**WORK TASK:**
Write the listing below out again exactly, though only as far as the line with "export IMPL_final_min_clock_period_ps=2390", which is included.

**DATA FOR THIS TASK:**

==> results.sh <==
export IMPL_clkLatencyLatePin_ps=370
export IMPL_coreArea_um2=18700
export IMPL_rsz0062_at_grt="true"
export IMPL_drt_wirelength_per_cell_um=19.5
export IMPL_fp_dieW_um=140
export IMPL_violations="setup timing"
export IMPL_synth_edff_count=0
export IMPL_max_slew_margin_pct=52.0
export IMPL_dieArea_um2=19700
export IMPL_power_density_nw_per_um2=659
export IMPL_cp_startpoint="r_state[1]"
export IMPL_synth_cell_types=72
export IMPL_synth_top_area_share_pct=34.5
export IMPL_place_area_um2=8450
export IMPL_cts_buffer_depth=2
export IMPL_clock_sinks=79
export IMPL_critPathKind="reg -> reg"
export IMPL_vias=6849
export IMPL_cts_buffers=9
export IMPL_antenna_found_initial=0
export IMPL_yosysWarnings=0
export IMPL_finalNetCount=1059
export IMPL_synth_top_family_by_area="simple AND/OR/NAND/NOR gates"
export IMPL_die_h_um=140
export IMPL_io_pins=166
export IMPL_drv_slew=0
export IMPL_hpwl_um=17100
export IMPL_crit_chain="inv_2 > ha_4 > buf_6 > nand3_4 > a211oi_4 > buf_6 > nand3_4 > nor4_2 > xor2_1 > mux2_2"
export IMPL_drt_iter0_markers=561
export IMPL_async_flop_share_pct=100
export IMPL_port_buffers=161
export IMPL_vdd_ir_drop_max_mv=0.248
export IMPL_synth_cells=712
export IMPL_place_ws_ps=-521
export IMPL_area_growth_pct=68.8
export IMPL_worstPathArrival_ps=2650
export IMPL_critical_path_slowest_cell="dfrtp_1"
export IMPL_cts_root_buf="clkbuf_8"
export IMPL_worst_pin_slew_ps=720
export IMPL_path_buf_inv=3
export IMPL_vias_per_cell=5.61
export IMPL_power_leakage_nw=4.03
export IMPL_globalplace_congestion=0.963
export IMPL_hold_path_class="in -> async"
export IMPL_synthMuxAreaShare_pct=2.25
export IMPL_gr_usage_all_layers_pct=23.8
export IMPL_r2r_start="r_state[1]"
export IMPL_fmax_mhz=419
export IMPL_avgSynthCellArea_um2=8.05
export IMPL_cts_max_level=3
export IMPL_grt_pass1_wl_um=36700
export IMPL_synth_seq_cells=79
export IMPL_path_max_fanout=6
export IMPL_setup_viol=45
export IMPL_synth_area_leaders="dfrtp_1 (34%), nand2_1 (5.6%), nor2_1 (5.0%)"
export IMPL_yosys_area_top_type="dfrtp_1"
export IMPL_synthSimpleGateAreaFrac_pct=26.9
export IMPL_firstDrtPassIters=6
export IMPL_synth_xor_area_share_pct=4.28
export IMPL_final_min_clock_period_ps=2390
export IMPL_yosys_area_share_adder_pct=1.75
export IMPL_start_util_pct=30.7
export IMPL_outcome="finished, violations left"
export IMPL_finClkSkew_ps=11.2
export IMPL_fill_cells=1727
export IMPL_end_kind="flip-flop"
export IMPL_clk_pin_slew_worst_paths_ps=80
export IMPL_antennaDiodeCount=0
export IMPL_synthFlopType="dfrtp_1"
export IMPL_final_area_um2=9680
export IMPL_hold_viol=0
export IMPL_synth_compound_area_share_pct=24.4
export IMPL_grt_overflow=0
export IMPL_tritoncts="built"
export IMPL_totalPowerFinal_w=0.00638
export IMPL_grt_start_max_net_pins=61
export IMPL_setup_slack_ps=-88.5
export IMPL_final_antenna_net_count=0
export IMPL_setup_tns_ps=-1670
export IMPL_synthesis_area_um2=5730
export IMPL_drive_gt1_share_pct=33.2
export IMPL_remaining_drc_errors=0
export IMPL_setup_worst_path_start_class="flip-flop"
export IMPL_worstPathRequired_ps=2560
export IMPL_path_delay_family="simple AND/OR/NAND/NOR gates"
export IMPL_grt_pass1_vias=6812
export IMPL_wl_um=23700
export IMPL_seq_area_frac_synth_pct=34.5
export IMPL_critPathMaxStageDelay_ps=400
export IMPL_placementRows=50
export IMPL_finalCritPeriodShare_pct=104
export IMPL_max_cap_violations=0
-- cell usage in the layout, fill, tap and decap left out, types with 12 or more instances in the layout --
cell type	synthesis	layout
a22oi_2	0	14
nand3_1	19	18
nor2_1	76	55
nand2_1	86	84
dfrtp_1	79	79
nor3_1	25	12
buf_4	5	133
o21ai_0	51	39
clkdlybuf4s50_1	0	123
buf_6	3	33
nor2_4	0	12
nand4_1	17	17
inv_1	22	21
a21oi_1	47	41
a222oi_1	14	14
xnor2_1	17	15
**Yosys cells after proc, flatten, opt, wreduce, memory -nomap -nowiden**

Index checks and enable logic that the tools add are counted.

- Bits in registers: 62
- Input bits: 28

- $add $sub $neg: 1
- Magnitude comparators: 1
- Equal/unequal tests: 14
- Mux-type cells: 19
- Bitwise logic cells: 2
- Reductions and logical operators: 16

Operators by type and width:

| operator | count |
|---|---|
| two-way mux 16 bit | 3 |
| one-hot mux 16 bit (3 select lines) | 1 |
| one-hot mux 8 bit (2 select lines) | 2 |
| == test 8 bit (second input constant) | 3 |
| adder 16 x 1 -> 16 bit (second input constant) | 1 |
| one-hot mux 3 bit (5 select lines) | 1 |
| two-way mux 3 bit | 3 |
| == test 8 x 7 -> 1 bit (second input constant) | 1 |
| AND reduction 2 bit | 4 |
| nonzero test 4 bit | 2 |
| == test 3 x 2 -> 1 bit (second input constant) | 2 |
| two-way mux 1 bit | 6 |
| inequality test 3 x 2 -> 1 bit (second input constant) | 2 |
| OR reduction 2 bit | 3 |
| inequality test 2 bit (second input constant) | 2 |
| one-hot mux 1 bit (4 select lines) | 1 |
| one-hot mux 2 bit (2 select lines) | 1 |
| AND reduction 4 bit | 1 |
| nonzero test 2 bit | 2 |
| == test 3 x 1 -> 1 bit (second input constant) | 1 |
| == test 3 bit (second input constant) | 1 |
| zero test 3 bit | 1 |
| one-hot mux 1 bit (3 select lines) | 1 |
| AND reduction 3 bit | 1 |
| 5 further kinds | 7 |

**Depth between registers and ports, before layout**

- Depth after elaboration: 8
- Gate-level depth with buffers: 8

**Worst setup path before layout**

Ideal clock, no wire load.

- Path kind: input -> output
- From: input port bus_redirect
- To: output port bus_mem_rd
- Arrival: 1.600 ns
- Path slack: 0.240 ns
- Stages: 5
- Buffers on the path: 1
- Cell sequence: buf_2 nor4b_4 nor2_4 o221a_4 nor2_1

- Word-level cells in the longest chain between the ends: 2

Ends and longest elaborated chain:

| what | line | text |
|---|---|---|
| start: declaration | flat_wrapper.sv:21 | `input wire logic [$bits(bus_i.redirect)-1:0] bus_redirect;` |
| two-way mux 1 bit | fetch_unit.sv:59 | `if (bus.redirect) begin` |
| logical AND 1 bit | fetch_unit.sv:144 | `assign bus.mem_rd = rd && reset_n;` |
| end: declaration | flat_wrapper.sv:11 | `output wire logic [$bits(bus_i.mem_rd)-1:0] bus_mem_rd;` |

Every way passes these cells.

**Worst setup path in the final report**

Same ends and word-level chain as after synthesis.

**COMPLETED EXERCISE:**
==> results.sh <==
export IMPL_clkLatencyLatePin_ps=370
export IMPL_coreArea_um2=18700
export IMPL_rsz0062_at_grt="true"
export IMPL_drt_wirelength_per_cell_um=19.5
export IMPL_fp_dieW_um=140
export IMPL_violations="setup timing"
export IMPL_synth_edff_count=0
export IMPL_max_slew_margin_pct=52.0
export IMPL_dieArea_um2=19700
export IMPL_power_density_nw_per_um2=659
export IMPL_cp_startpoint="r_state[1]"
export IMPL_synth_cell_types=72
export IMPL_synth_top_area_share_pct=34.5
export IMPL_place_area_um2=8450
export IMPL_cts_buffer_depth=2
export IMPL_clock_sinks=79
export IMPL_critPathKind="reg -> reg"
export IMPL_vias=6849
export IMPL_cts_buffers=9
export IMPL_antenna_found_initial=0
export IMPL_yosysWarnings=0
export IMPL_finalNetCount=1059
export IMPL_synth_top_family_by_area="simple AND/OR/NAND/NOR gates"
export IMPL_die_h_um=140
export IMPL_io_pins=166
export IMPL_drv_slew=0
export IMPL_hpwl_um=17100
export IMPL_crit_chain="inv_2 > ha_4 > buf_6 > nand3_4 > a211oi_4 > buf_6 > nand3_4 > nor4_2 > xor2_1 > mux2_2"
export IMPL_drt_iter0_markers=561
export IMPL_async_flop_share_pct=100
export IMPL_port_buffers=161
export IMPL_vdd_ir_drop_max_mv=0.248
export IMPL_synth_cells=712
export IMPL_place_ws_ps=-521
export IMPL_area_growth_pct=68.8
export IMPL_worstPathArrival_ps=2650
export IMPL_critical_path_slowest_cell="dfrtp_1"
export IMPL_cts_root_buf="clkbuf_8"
export IMPL_worst_pin_slew_ps=720
export IMPL_path_buf_inv=3
export IMPL_vias_per_cell=5.61
export IMPL_power_leakage_nw=4.03
export IMPL_globalplace_congestion=0.963
export IMPL_hold_path_class="in -> async"
export IMPL_synthMuxAreaShare_pct=2.25
export IMPL_gr_usage_all_layers_pct=23.8
export IMPL_r2r_start="r_state[1]"
export IMPL_fmax_mhz=419
export IMPL_avgSynthCellArea_um2=8.05
export IMPL_cts_max_level=3
export IMPL_grt_pass1_wl_um=36700
export IMPL_synth_seq_cells=79
export IMPL_path_max_fanout=6
export IMPL_setup_viol=45
export IMPL_synth_area_leaders="dfrtp_1 (34%), nand2_1 (5.6%), nor2_1 (5.0%)"
export IMPL_yosys_area_top_type="dfrtp_1"
export IMPL_synthSimpleGateAreaFrac_pct=26.9
export IMPL_firstDrtPassIters=6
export IMPL_synth_xor_area_share_pct=4.28
export IMPL_final_min_clock_period_ps=2390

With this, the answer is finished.